ISSUE TEN: Satyrs Yell "Me!" | next poem →

Few Yachts Short of a Regatta

Robert Hamilton

Under us on the dining deck the diesel throb
is its own hell, thrumming as if to fork
tibia from fibula & agitate synovial gel
into sympathetic cavitation. I was supine
all through the Perseids. Night birds yelp
while clouds scud by, blunting our affect.
Merely improbable laughter
the probation officer calls troubling.
It all begins with a diatom suspended
at 3500 meters: from this mineral chip
comes sand burning soles, wet rales
of silicosis, Goldengrove unleaving,
spiral stairs, sodium lamps. I hear the rains
putter back in. While you rake leaves
I dig a canal, noting where last years dead hands,
frozen already, claw up from the soil.
Smell of wet oleander, smoldering all night.
We should leave.

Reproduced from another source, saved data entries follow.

$ cat config.mk
export PLATFORM = sky130hd
export DESIGN_NAME = ex_mem_stage_flat
export DESIGN_NICKNAME = d
export VERILOG_FILES = /design/src/rtl/ex_mem_stage_if.sv /design/src/rtl/ex_mem_stage.sv /design/src/flat_wrapper.sv
export SDC_FILE = /design/constraint.sdc
export NUM_CORES = 1
export LEC_CHECK = 0
export BUFFER_PORTS_ARGS = -buffer_cell sky130_fd_sc_hd__buf_4
export CORE_ASPECT_RATIO = 1.2
export CORE_MARGIN = 3
export CORE_UTILIZATION = 38
export DETAILED_ROUTE_END_ITERATION = 16
export MAX_ROUTING_LAYER = met4
export PLACE_DENSITY = 0.78
export SYNTH_ARGS = -nofsm -noshare
export SYNTH_HDL_FRONTEND = slang
export SYNTH_SLANG_ARGS = --single-unit
export TNS_END_PERCENT = 20
$ cat constraint.sdc
create_clock -name clk -period 7.4 [get_ports clk]
set_input_delay 0.74 -clock clk [delete_from_list [all_inputs] [get_ports clk]]
set_output_delay 0.74 -clock clk [all_outputs]
set_load 0.01 [all_outputs]
File: src/rtl/inst_encoder.sv
// rtl/inst_encoder.sv - streaming instruction encoder and sequential program loader
// Build macro INST_ENC_NOP_PAD_EN pads the remaining addresses with FILL_WORD after progDone.
module inst_encoder
  import inst_pkg::*;
#(
  parameter int unsigned ADDR_W    = 4,
  parameter logic [7:0]  FILL_WORD = 8'b00000011
) (
  input  logic              clk,
  input  logic              rst_n,
  input  logic [3:0]        opSel,
  input  logic [1:0]        rs1In,
  input  logic [1:0]        rs2In,
  input  logic [3:0]        immIn,
  input  logic              inValid,
  output logic              inReady,
  output logic [7:0]        instOut,
  output logic [ADDR_W-1:0] instAddr,
  output logic              outValid,
  input  logic              outReady,
  input  logic              progDone,
  output logic              progFull,
  output logic              errIllegal,
  output logic [ADDR_W:0]   wordCount
);

  localparam state_t ST_IDLE = 2'd0;
  localparam state_t ST_EMIT = 2'd1;
  localparam state_t ST_FULL = 2'd3;
`ifdef INST_ENC_NOP_PAD_EN
  localparam state_t ST_PAD     = 2'd2;
  localparam state_t DONE_ST    = ST_PAD;
  localparam logic   DONE_VALID = 1'b1;
`else
  localparam state_t DONE_ST    = ST_FULL;
  localparam logic   DONE_VALID = 1'b0;
`endif

  localparam logic [ADDR_W-1:0] LAST_ADDR = '1;
  localparam logic [ADDR_W:0]   DEPTH     = {1'b1, {ADDR_W{1'b0}}};

  state_t            state_q, state_d;
  logic [7:0]        inst_q, inst_d;
  logic [ADDR_W-1:0] addr_q, addr_d;
  logic [ADDR_W:0]   count_q, count_d;
  logic              out_valid_q, out_valid_d;
  logic              err_q, err_d;
  logic              done_q, done_d;

  logic [7:0] packed_inst;
  logic       packed_legal;
  logic       accept, xfer, done_any, at_last;

  inst_pack u_pack (
    .op_sel (opSel),
    .rs1    (rs1In),
    .rs2    (rs2In),
    .imm    (immIn),
    .inst   (packed_inst),
    .legal  (packed_legal)
  );

  // The last address never re-arms the skid: nothing may be accepted that could not be written.
  assign at_last  = (addr_q == LAST_ADDR);
  assign inReady  = rst_n && !done_q &&
                    ((state_q == ST_IDLE) || (state_q == ST_EMIT && outReady && !at_last));
  assign accept   = inValid && inReady;
  assign xfer     = out_valid_q && outReady;
  assign done_any = done_q || progDone;

  always_comb begin
    state_d     = state_q;
    inst_d      = inst_q;
    addr_d      = addr_q;
    out_valid_d = out_valid_q;
    done_d      = done_q;
    err_d       = accept && !packed_legal;
    count_d     = (xfer && count_q != DEPTH) ? count_q + (ADDR_W+1)'(1) : count_q;
    case (state_q)
      ST_IDLE: begin
        if (accept) begin
          done_d = done_any;
          if (packed_legal) begin
            inst_d      = packed_inst;
            out_valid_d = 1'b1;
            state_d     = ST_EMIT;
          end
        end else if (done_any) begin
          done_d      = 1'b0;
          state_d     = DONE_ST;
          out_valid_d = DONE_VALID;
          inst_d      = DONE_VALID ? FILL_WORD : inst_q;
        end
      end
      ST_EMIT: begin
        if (xfer) begin
          if (at_last) begin
            state_d     = ST_FULL;
            out_valid_d = 1'b0;
          end else begin
            addr_d = addr_q + ADDR_W'(1);
            if (accept && packed_legal) begin
              inst_d = packed_inst;
              done_d = done_any;
            end else if (done_any) begin
              done_d      = 1'b0;
              state_d     = DONE_ST;
              out_valid_d = DONE_VALID;
              inst_d      = DONE_VALID ? FILL_WORD : inst_q;
            end else begin
              state_d     = ST_IDLE;
              out_valid_d = 1'b0;
            end
          end
        end else begin
          done_d = done_any;
        end
      end
`ifdef INST_ENC_NOP_PAD_EN
      ST_PAD: begin
        if (xfer) begin
          if (at_last) begin
            state_d     = ST_FULL;
            out_valid_d = 1'b0;
          end else begin
            addr_d = addr_q + ADDR_W'(1);
          end
        end
      end
`endif
      default: ;
    endcase
  end

  always_ff @(posedge clk or negedge rst_n) begin
    if (!rst_n) begin
      state_q     <= ST_IDLE;
      inst_q      <= 8'h00;
      addr_q      <= '0;
      count_q     <= '0;
      out_valid_q <= 1'b0;
      err_q       <= 1'b0;
      done_q      <= 1'b0;
    end else begin
      state_q     <= state_d;
      inst_q      <= inst_d;
      addr_q      <= addr_d;
      count_q     <= count_d;
      out_valid_q <= out_valid_d;
      err_q       <= err_d;
      done_q      <= done_d;
    end
  end

  assign instOut    = inst_q;
  assign instAddr   = addr_q;
  assign outValid   = out_valid_q;
  assign progFull   = (state_q == ST_FULL);
  assign errIllegal = err_q;
  assign wordCount  = count_q;

endmodule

Got your sea legs under you?
A bow cuts through sloshy sargassum.
The propeller sets the china pinging
while a saint on the quarterdeck
waves his flayed skin above us like a gonfalon.

Robert Hamilton's poetry appears or is forthcoming in journals like Prelude, The Found Poetry Review, Axolotl, and The Curator, and was twice selected for the Poetry in the Arts, Inc. award at Baylor University’s Beall Poetry Festival. Originally from the Pacific Northwest, he lives in Texas and teaches English at Wiley College.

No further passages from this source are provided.